Problem to work on: Only the opening lines of the listing, through the one with "name / count", are to be retyped, each exactly as it stands.

Data extracts:
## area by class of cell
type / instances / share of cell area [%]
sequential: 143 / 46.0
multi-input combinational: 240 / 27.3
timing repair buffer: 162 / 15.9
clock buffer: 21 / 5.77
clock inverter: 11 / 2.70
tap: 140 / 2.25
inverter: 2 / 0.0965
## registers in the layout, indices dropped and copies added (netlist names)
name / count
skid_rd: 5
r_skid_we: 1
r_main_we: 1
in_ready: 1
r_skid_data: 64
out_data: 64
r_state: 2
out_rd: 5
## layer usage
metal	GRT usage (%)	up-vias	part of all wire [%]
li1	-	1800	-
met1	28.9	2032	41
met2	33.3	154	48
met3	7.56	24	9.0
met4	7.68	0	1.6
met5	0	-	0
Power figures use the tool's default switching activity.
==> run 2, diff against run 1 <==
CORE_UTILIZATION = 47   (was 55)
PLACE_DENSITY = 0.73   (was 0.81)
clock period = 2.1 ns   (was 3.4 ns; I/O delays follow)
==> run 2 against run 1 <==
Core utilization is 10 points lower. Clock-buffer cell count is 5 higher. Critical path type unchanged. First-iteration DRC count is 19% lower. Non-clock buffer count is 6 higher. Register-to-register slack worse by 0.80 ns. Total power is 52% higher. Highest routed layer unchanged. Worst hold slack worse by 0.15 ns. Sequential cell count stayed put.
### src/flat_wrapper.sv
// flat-port wrapper written by rule: the top's interface ports become plain ports
module instruction_decode_flat import rv32_pkg::*;
#(
    parameter int unsigned IWIDTH   = 32,
    parameter int unsigned PC_WIDTH = 32
)
  (f_clk, f_rst, bus_d_i_instr, bus_d_i_pc, bus_d_i_ce, bus_d_i_stall, bus_d_i_flush, bus_d_o_pc, bus_d_o_instr, bus_d_o_rs1_addr, bus_d_o_rs2_addr, bus_d_o_rd_addr, bus_d_o_imm, bus_d_o_funct3, bus_d_o_alu_op, bus_d_o_class, bus_d_o_illegal, bus_d_o_ce, bus_d_o_stall);
  instruction_decode_if #(.IWIDTH(IWIDTH), .PC_WIDTH(PC_WIDTH)) bus_i ();
  input  logic f_clk;
  input  logic f_rst;
  input wire logic [$bits(bus_i.d_i_instr)-1:0] bus_d_i_instr;
  input wire logic [$bits(bus_i.d_i_pc)-1:0] bus_d_i_pc;
  input wire logic [$bits(bus_i.d_i_ce)-1:0] bus_d_i_ce;
  input wire logic [$bits(bus_i.d_i_stall)-1:0] bus_d_i_stall;
  input wire logic [$bits(bus_i.d_i_flush)-1:0] bus_d_i_flush;
  output wire logic [$bits(bus_i.d_o_pc)-1:0] bus_d_o_pc;
  output wire logic [$bits(bus_i.d_o_instr)-1:0] bus_d_o_instr;
  output wire logic [$bits(bus_i.d_o_rs1_addr)-1:0] bus_d_o_rs1_addr;
  output wire logic [$bits(bus_i.d_o_rs2_addr)-1:0] bus_d_o_rs2_addr;
  output wire logic [$bits(bus_i.d_o_rd_addr)-1:0] bus_d_o_rd_addr;
  output wire logic [$bits(bus_i.d_o_imm)-1:0] bus_d_o_imm;
  output wire logic [$bits(bus_i.d_o_funct3)-1:0] bus_d_o_funct3;
  output wire logic [$bits(bus_i.d_o_alu_op)-1:0] bus_d_o_alu_op;
  output wire logic [$bits(bus_i.d_o_class)-1:0] bus_d_o_class;
  output wire logic [$bits(bus_i.d_o_illegal)-1:0] bus_d_o_illegal;
  output wire logic [$bits(bus_i.d_o_ce)-1:0] bus_d_o_ce;
  output wire logic [$bits(bus_i.d_o_stall)-1:0] bus_d_o_stall;
  assign bus_i.d_i_instr = bus_d_i_instr;
  assign bus_i.d_i_pc = bus_d_i_pc;
  assign bus_i.d_i_ce = bus_d_i_ce;
  assign bus_i.d_i_stall = bus_d_i_stall;
  assign bus_i.d_i_flush = bus_d_i_flush;
  assign bus_d_o_pc = bus_i.d_o_pc;
  assign bus_d_o_instr = bus_i.d_o_instr;
  assign bus_d_o_rs1_addr = bus_i.d_o_rs1_addr;
  assign bus_d_o_rs2_addr = bus_i.d_o_rs2_addr;
  assign bus_d_o_rd_addr = bus_i.d_o_rd_addr;
  assign bus_d_o_imm = bus_i.d_o_imm;
  assign bus_d_o_funct3 = bus_i.d_o_funct3;
  assign bus_d_o_alu_op = bus_i.d_o_alu_op;
  assign bus_d_o_class = bus_i.d_o_class;
  assign bus_d_o_illegal = bus_i.d_o_illegal;
  assign bus_d_o_ce = bus_i.d_o_ce;
  assign bus_d_o_stall = bus_i.d_o_stall;
  instruction_decode #(.IWIDTH(IWIDTH), .PC_WIDTH(PC_WIDTH)) u_core (.f_clk(f_clk), .f_rst(f_rst), .bus(bus_i));
endmodule
## src/rtl/mem_req_arbiter.sv

```systemverilog
// mem_req_arbiter: shares one AXI master port among ICache/DCache refills and DCache writes.
// Define MEM_ARB_RR_EN for round-robin read arbitration; otherwise DCache reads always win.
module mem_req_arbiter #(
    parameter int ADDR_W = 32,
    parameter int BLK_W  = 256,
    parameter int OFS_W  = 5
) (
    input  logic              aclk,
    input  logic              aresetn,
    input  logic              ic_rreq,
    input  logic [ADDR_W-1:0] ic_raddr,
    output logic              ic_rgnt,
    output logic              ic_rvalid,
    output logic [BLK_W-1:0]  ic_rdata,
    input  logic              dc_rreq,
    input  logic [ADDR_W-1:0] dc_raddr,
    output logic              dc_rgnt,
    output logic              dc_rvalid,
    output logic [BLK_W-1:0]  dc_rdata,
    input  logic [3:0]        dc_wen,
    input  logic [ADDR_W-1:0] dc_waddr,
    input  logic [31:0]       dc_wdata,
    output logic              dc_wgnt,
    output logic              bus_ren,
    output logic [ADDR_W-1:0] bus_raddr,
    input  logic              bus_rrdy,
    input  logic              bus_rvalid,
    input  logic [BLK_W-1:0]  bus_rdata,
    output logic [3:0]        bus_wen,
    output logic [ADDR_W-1:0] bus_waddr,
    output logic [31:0]       bus_wdata,
    input  logic              bus_wrdy
);

    typedef enum logic [1:0] {R_IDLE, R_ISSUE, R_WAIT} rstate_t;
    typedef enum logic [1:0] {W_EMPTY, W_FULL, W_SENT, W_DRAIN} wstate_t;

    rstate_t           r_rstate, w_rnext;
    wstate_t           r_wstate, w_wnext;
    logic [ADDR_W-1:0] r_raddr;
    logic              r_owner;
    logic              r_ren;
    logic              r_ic_rgnt, r_dc_rgnt;
    logic              r_ic_rvalid, r_dc_rvalid;
    logic [BLK_W-1:0]  r_ic_rdata, r_dc_rdata;
    logic [3:0]        r_wen_buf;
    logic [ADDR_W-1:0] r_waddr_buf;
    logic [31:0]       r_wdata_buf;
    logic              r_wgnt, r_bwen;

    logic w_buf_busy, w_hazard;
    logic w_ic_elig, w_dc_elig, w_pick_dc;
    logic w_grant, w_issue_done, w_deliver;
    logic w_wcap, w_wsend;

    // A read to the block held in (or entering) the write buffer must wait for the write
    assign w_buf_busy = (r_wstate != W_EMPTY);
    assign w_hazard   = w_buf_busy
        ? (dc_raddr[ADDR_W-1:OFS_W] == r_waddr_buf[ADDR_W-1:OFS_W])
        : ((dc_wen != 4'b0) && (dc_raddr[ADDR_W-1:OFS_W] == dc_waddr[ADDR_W-1:OFS_W]));
    assign w_ic_elig  = ic_rreq;
    assign w_dc_elig  = dc_rreq && !w_hazard;

`ifdef MEM_ARB_RR_EN
    logic r_ptr;

    assign w_pick_dc = w_dc_elig && (!w_ic_elig || r_ptr);

    always_ff @(posedge aclk or negedge aresetn) begin
        if (!aresetn) begin
            r_ptr <= 1'b0;
        end else if (w_grant) begin
            r_ptr <= ~w_pick_dc;
        end
    end
`else
    assign w_pick_dc = w_dc_elig;
`endif

    always_comb begin
        w_rnext      = r_rstate;
        w_grant      = 1'b0;
        w_issue_done = 1'b0;
        w_deliver    = 1'b0;
        unique case (r_rstate)
            R_IDLE: begin
                if (bus_rrdy && (w_ic_elig || w_dc_elig)) begin
                    w_grant = 1'b1;
                    w_rnext = R_ISSUE;
                end
            end
            R_ISSUE: begin
                if (r_ren && !bus_rrdy) begin
                    w_issue_done = 1'b1;
                    w_rnext      = R_WAIT;
                end
            end
            R_WAIT: begin
                if (bus_rvalid && bus_rrdy) begin
                    w_deliver = 1'b1;
                    w_rnext   = R_IDLE;
                end
            end
            default: w_rnext = R_IDLE;
        endcase
    end

    always_ff @(posedge aclk or negedge aresetn) begin
        if (!aresetn) begin
            r_rstate    <= R_IDLE;
            r_raddr     <= '0;
            r_owner     <= 1'b0;
            r_ren       <= 1'b0;
            r_ic_rgnt   <= 1'b0;
            r_dc_rgnt   <= 1'b0;
            r_ic_rvalid <= 1'b0;
            r_dc_rvalid <= 1'b0;
            r_ic_rdata  <= '0;
            r_dc_rdata  <= '0;
        end else begin
            r_rstate    <= w_rnext;
            r_ic_rgnt   <= w_grant && !w_pick_dc;
            r_dc_rgnt   <= w_grant && w_pick_dc;
            r_ren       <= (r_rstate == R_ISSUE) && !w_issue_done;
            r_ic_rvalid <= w_deliver && !r_owner;
            r_dc_rvalid <= w_deliver && r_owner;
            if (w_grant) begin
                r_raddr <= w_pick_dc ? dc_raddr : ic_raddr;
                r_owner <= w_pick_dc;
            end
            if (w_deliver && !r_owner) begin
                r_ic_rdata <= bus_rdata;
            end
            if (w_deliver && r_owner) begin
                r_dc_rdata <= bus_rdata;
            end
        end
    end

    always_comb begin
        w_wnext = r_wstate;
        w_wcap  = 1'b0;
        w_wsend = 1'b0;
        unique case (r_wstate)
            W_EMPTY: begin
                if (dc_wen != 4'b0) begin
                    w_wcap  = 1'b1;
                    w_wnext = W_FULL;
                end
            end
            W_FULL: begin
                if (bus_wrdy) begin
                    w_wsend = 1'b1;
                    w_wnext = W_SENT;
                end
            end
            W_SENT: begin
                if (!bus_wrdy) begin
                    w_wnext = W_DRAIN;
                end
            end
            W_DRAIN: begin
                if (bus_wrdy) begin
                    w_wnext = W_EMPTY;
                end
            end
            default: w_wnext = W_EMPTY;
        endcase
    end

    always_ff @(posedge aclk or negedge aresetn) begin
        if (!aresetn) begin
            r_wstate    <= W_EMPTY;
            r_wen_buf   <= 4'b0;
            r_waddr_buf <= '0;
            r_wdata_buf <= '0;
            r_wgnt      <= 1'b0;
            r_bwen      <= 1'b0;
        end else begin
            r_wstate <= w_wnext;
            r_wgnt   <= w_wcap;
            r_bwen   <= w_wsend;
            if (w_wcap) begin
                r_wen_buf   <= dc_wen;
                r_waddr_buf <= dc_waddr;
                r_wdata_buf <= dc_wdata;
            end
        end
    end

    assign ic_rgnt   = r_ic_rgnt;
    assign dc_rgnt   = r_dc_rgnt;
    assign ic_rvalid = r_ic_rvalid;
    assign dc_rvalid = r_dc_rvalid;
    assign ic_rdata  = r_ic_rdata;
    assign dc_rdata  = r_dc_rdata;
    assign bus_ren   = r_ren;
    assign bus_raddr = r_raddr;
    assign dc_wgnt   = r_wgnt;
    assign bus_wen   = r_bwen ? r_wen_buf : 4'b0;
    assign bus_waddr = r_waddr_buf;
    assign bus_wdata = r_wdata_buf;

endmodule
```

## config.mk

```make
export PLATFORM = sky130hd
export DESIGN_NAME = mem_req_arbiter
export DESIGN_NICKNAME = d
export VERILOG_FILES = /design/src/rtl/mem_req_arbiter.sv
export SDC_FILE = /design/constraint.sdc
export NUM_CORES = 1
export LEC_CHECK = 0
export CAP_MARGIN = 25
export CORE_AREA = 2 2 395 397
export DETAILED_ROUTE_END_ITERATION = 7
export DIE_AREA = 0 0 397 399
export REMOVE_ABC_BUFFERS = 1
export SLEW_MARGIN = 15
export SYNTH_ARGS = -nofsm -noshare
export SYNTH_HDL_FRONTEND = slang
export SYNTH_SLANG_ARGS = --single-unit
```

## constraint.sdc

```tcl
create_clock -name aclk -period 4.6 [get_ports aclk]
set_input_delay 0.92 -clock aclk [delete_from_list [all_inputs] [get_ports aclk]]
set_output_delay 0.92 -clock aclk [all_outputs]
set_load 0.005 [all_outputs]
```

==> flow_summary_export.csv <==
group,metric,value,unit
place,hpwl,106000,um
cells_and_area,syn2layout_area_growth,63.4,%
floorplan,die_h,399,um
worst_setup_path,crit_arrival,3.89,ns
cells_and_area,instances_no_fill,5352,
worst_setup_path,worst-path-buf-inv,3,
clock_tree,cts_buffers,78,
clock_tree,root_buffer,"clkbuf_16",
yosys,postSynthAreaPerCell,11.0,um^2
place,dpl.cell_count,5206,
cells_and_area,drive_above_1_share,0.136,
flow_run,drv_cap,0,
pwr,finalPower,0.0252,W
floorplan,rows,144,
worst_setup_path,r2r_cells,9,
global_routing,grt_util_all_layers,0.161,
worst_setup_path,critical_path_class,"in2reg",
worst_setup_path,endpoint_kind,"flop",
floorplan,io_pins,1013,
clock_tree,post_cts_buffers,0,
global_routing,grt_overflow_total,0,
timing,setup_viol,0,
timing,slew_violations,0,
clock_tree,cts.reportedPaths.clkPinSlew,0.06,ns
pwr,p_leak,18.0,nW
timing,min_period,3.34,ns
worst_setup_path,crit_chain,"clkdlybuf4s50_1, xor2_1, nor4_1, nand4_1, or4_1, nand3_2, inv_2, buf_4, o211ai_1",
drt,wl,132000,um
worst_setup_path,worstSetupStartpointType,"input port",
timing,hold_viol,0,
pwr,p_per_area,633,nW/um^2
timing,worst_pin_slew,1.03,ns
timing,skew,0.0338,ns
yosys,synth_warnings,0,
drt,vias,21000,
floorplan,core_area,154000,um^2
clock_tree,h-tree-depth,3,
worst_setup_path,cp.depth,9,
clock_tree,post_cts_resized,0,
worst_setup_path,cp_max_fo,32,
timing,slew_headroom,0.313,
yosys,syn_inst,2219,
cells_and_area,fin_nets,3641,
clock_tree,postCtsHoldBufs,0,
drt,ant_nets,0,
drt,wl_per_cell,24.7,um
drt,drc,0,
worst_setup_path,worst_path_max_delay_cell,"or4_1",
worst_setup_path,worstPathRequired,5.15,ns
worst_setup_path,max_stage_delay,0.76,ns
yosys,synth_area,24400,um^2
drt,drt_iter0_drc,1084,
pwr,ir_drop,0.335,mV
floorplan,die_w,397,um
yosys,yosys_register_bits,624,
clock_tree,cts_tree,"done",
place,place_congestion,0.926,
timing,max_freq,300,MHz
yosys,yosys.cell_types.count,33,
timing,rsz0062_at_grt,"no",
global_routing,grt_pass1_vias,21500,
clock_tree,insertion_delay,0.67,ns
global_routing,grt_first_pass_wirelength,178000,um
clock_tree,clock-sinks,624,
global_routing,antenna_found_initial,68,
drt,viasPerCell,3.93,
status,status,"complete, no violations",
yosys,synth_seq_area_share,0.640,
timing,fin_crit_sh,0.725,
timing,timing.final.ws_setup,1.26,ns
clock_tree,clockBufferDepth,3,
global_routing,grt_max_degree,153,
floorplan,start_util,0.159,
floorplan,fp.dieArea,158000,um^2
drt,first_pass_iters,5,
place,place_ws,0.647,ns
place,io_buffers,1012,
worst_setup_path,crit_family,"simple AND/OR/NAND/NOR gates",
hold_path,hold_class,"in2async",
-- sequential cells by signal, indices dropped and copies added, names as in the netlist, 2 cells and up --
name       flops
r_rstate       2
bus_raddr     32
r_wstate       2
bus_waddr     32
dc_rdata     256
ic_rdata     256
bus_wdata     32
r_wen_buf      4
-- through the flow --
step | area, um^2 | utilization | hold slack [ns] | setup TNS, ns
after CTS | 39800 | 0.259 | 0.219 | 0
after detailed placement | 37200 | 0.242 | 0.461 | 0
final | 39800 | 0.259 | 0.258 | 0
after global placement | 37200 | 0.242 | 0.457 | 0
after global routing | 39800 | 0.259 | 0.251 | 0
after floorplan | 23800 | - | 0.455 | -7689.78
$ cat src/rtl/seq_det_ctrl.sv
// seq_det_ctrl: sequencer for a bit-serial sequence detector.
// Latches a word, clears the detector, shifts bits MSB-first, counts hits.
//
// Ports:
//   clk      rising-edge clock
//   rst      asynchronous active-low reset
//   start    job request, sampled only in IDLE
//   word     bits to scan, sent from word[WORD_W-1] downward
//   len      bits to send, clamped to WORD_W
//   busy     high in every state except IDLE
//   done     one-cycle pulse in DONE
//   hit_cnt  saturating hit count of the last job
//   det_rst  registered active-low detector clear
//   det_in   registered serial bit to the detector
//   det_out  detector output
//   hit_map  per-bit hit flags (only with SEQ_CTRL_HITMAP_EN defined)
//
// Optional feature macro: SEQ_CTRL_HITMAP_EN adds the hit_map output.

module seq_det_ctrl #(
  parameter int WORD_W = 16,
  parameter int CNT_W  = 5,
  parameter int LAT    = 1,
  parameter int LEN_W  = $clog2(WORD_W + 1)
) (
  input  logic              clk,
  input  logic              rst,
  input  logic              start,
  input  logic [WORD_W-1:0] word,
  input  logic [LEN_W-1:0]  len,
  output logic              busy,
  output logic              done,
  output logic [CNT_W-1:0]  hit_cnt,
`ifdef SEQ_CTRL_HITMAP_EN
  output logic [WORD_W-1:0] hit_map,
`endif
  output logic              det_rst,
  output logic              det_in,
  input  logic              det_out
);

  localparam int PW = (LAT > 0) ? LAT : 1;
  localparam int DW = (LAT > 1) ? $clog2(LAT) : 1;
  localparam logic [LEN_W-1:0] LEN_MAX = LEN_W'(WORD_W);

  typedef enum logic [2:0] {
    IDLE,
    CLEAR,
    SHIFT,
    DRAIN,
    DONE
  } state_e;

  state_e            state_q, state_d;
  logic [WORD_W-1:0] sr_q, sr_d;
  logic [LEN_W-1:0]  bits_q, bits_d;
  logic [LEN_W-1:0]  len_c;
  logic [DW-1:0]     drain_q, drain_d;
  logic              vld_q, vld_d;
  logic [PW-1:0]     pipe_q, pipe_d;
  logic [CNT_W-1:0]  cnt_q, cnt_d;
  logic              busy_q, busy_d;
  logic              done_q, done_d;
  logic              det_rst_q, det_rst_d;
  logic              det_in_q, det_in_d;
  logic              tap;
  logic              hit;
`ifdef SEQ_CTRL_HITMAP_EN
  logic [WORD_W-1:0] map_q, map_d;
  logic [WORD_W-1:0] mask_q, mask_d;
`endif

  always_comb begin
    state_d   = state_q;
    sr_d      = sr_q;
    bits_d    = bits_q;
    drain_d   = drain_q;
    cnt_d     = cnt_q;
    vld_d     = 1'b0;
    det_in_d  = 1'b0;
    det_rst_d = 1'b1;
    pipe_d    = '0;
`ifdef SEQ_CTRL_HITMAP_EN
    map_d     = map_q;
    mask_d    = mask_q;
`endif

    len_c = (len > LEN_MAX) ? LEN_MAX : len;

    // vld_q marks a real bit on det_in; the tap lines it up with det_out
    pipe_d[0] = vld_q;
    for (int i = 1; i < PW; i++) begin
      pipe_d[i] = pipe_q[i-1];
    end
    tap = (LAT == 0) ? vld_q : pipe_q[PW-1];
    hit = tap & det_out;

    if (hit && (cnt_q != '1)) begin
      cnt_d = cnt_q + 1'b1;
    end
`ifdef SEQ_CTRL_HITMAP_EN
    if (tap) begin
      mask_d = mask_q >> 1;
    end
    if (hit) begin
      map_d = map_q | mask_q;
    end
`endif

    unique case (state_q)
      IDLE: begin
        if (start) begin
          sr_d   = word;
          bits_d = len_c;
          cnt_d  = '0;
`ifdef SEQ_CTRL_HITMAP_EN
          map_d  = '0;
          mask_d = {1'b1, {(WORD_W-1){1'b0}}};
`endif
          if (len_c == '0) begin
            state_d = DONE;
          end else begin
            state_d   = CLEAR;
            det_rst_d = 1'b0;
          end
        end
      end
      CLEAR: begin
        state_d  = SHIFT;
        det_in_d = sr_q[WORD_W-1];
        vld_d    = 1'b1;
        sr_d     = sr_q << 1;
        bits_d   = bits_q - 1'b1;
      end
      SHIFT: begin
        if (bits_q != '0) begin
          det_in_d = sr_q[WORD_W-1];
          vld_d    = 1'b1;
          sr_d     = sr_q << 1;
          bits_d   = bits_q - 1'b1;
        end else if (LAT == 0) begin
          state_d = DONE;
        end else begin
          state_d = DRAIN;
          drain_d = DW'(LAT - 1);
        end
      end
      DRAIN: begin
        if (drain_q == '0) begin
          state_d = DONE;
        end else begin
          drain_d = drain_q - 1'b1;
        end
      end
      DONE: begin
        state_d = IDLE;
      end
      default: begin
        state_d = IDLE;
      end
    endcase

    busy_d = (state_d != IDLE);
    done_d = (state_d == DONE);
  end

  always_ff @(posedge clk or negedge rst) begin
    if (!rst) begin
      state_q   <= IDLE;
      sr_q      <= '0;
      bits_q    <= '0;
      drain_q   <= '0;
      vld_q     <= 1'b0;
      pipe_q    <= '0;
      cnt_q     <= '0;
      busy_q    <= 1'b0;
      done_q    <= 1'b0;
      det_rst_q <= 1'b0;
      det_in_q  <= 1'b0;
`ifdef SEQ_CTRL_HITMAP_EN
      map_q     <= '0;
      mask_q    <= '0;
`endif
    end else begin
      state_q   <= state_d;
      sr_q      <= sr_d;
      bits_q    <= bits_d;
      drain_q   <= drain_d;
      vld_q     <= vld_d;
      pipe_q    <= pipe_d;
      cnt_q     <= cnt_d;
      busy_q    <= busy_d;
      done_q    <= done_d;
      det_rst_q <= det_rst_d;
      det_in_q  <= det_in_d;
`ifdef SEQ_CTRL_HITMAP_EN
      map_q     <= map_d;
      mask_q    <= mask_d;
`endif
    end
  end

  assign busy    = busy_q;
  assign done    = done_q;
  assign hit_cnt = cnt_q;
  assign det_rst = det_rst_q;
  assign det_in  = det_in_q;
`ifdef SEQ_CTRL_HITMAP_EN
  assign hit_map = map_q;
`endif

endmodule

Answer for the task:
## area by class of cell
type / instances / share of cell area [%]
sequential: 143 / 46.0
multi-input combinational: 240 / 27.3
timing repair buffer: 162 / 15.9
clock buffer: 21 / 5.77
clock inverter: 11 / 2.70
tap: 140 / 2.25
inverter: 2 / 0.0965
## registers in the layout, indices dropped and copies added (netlist names)
name / count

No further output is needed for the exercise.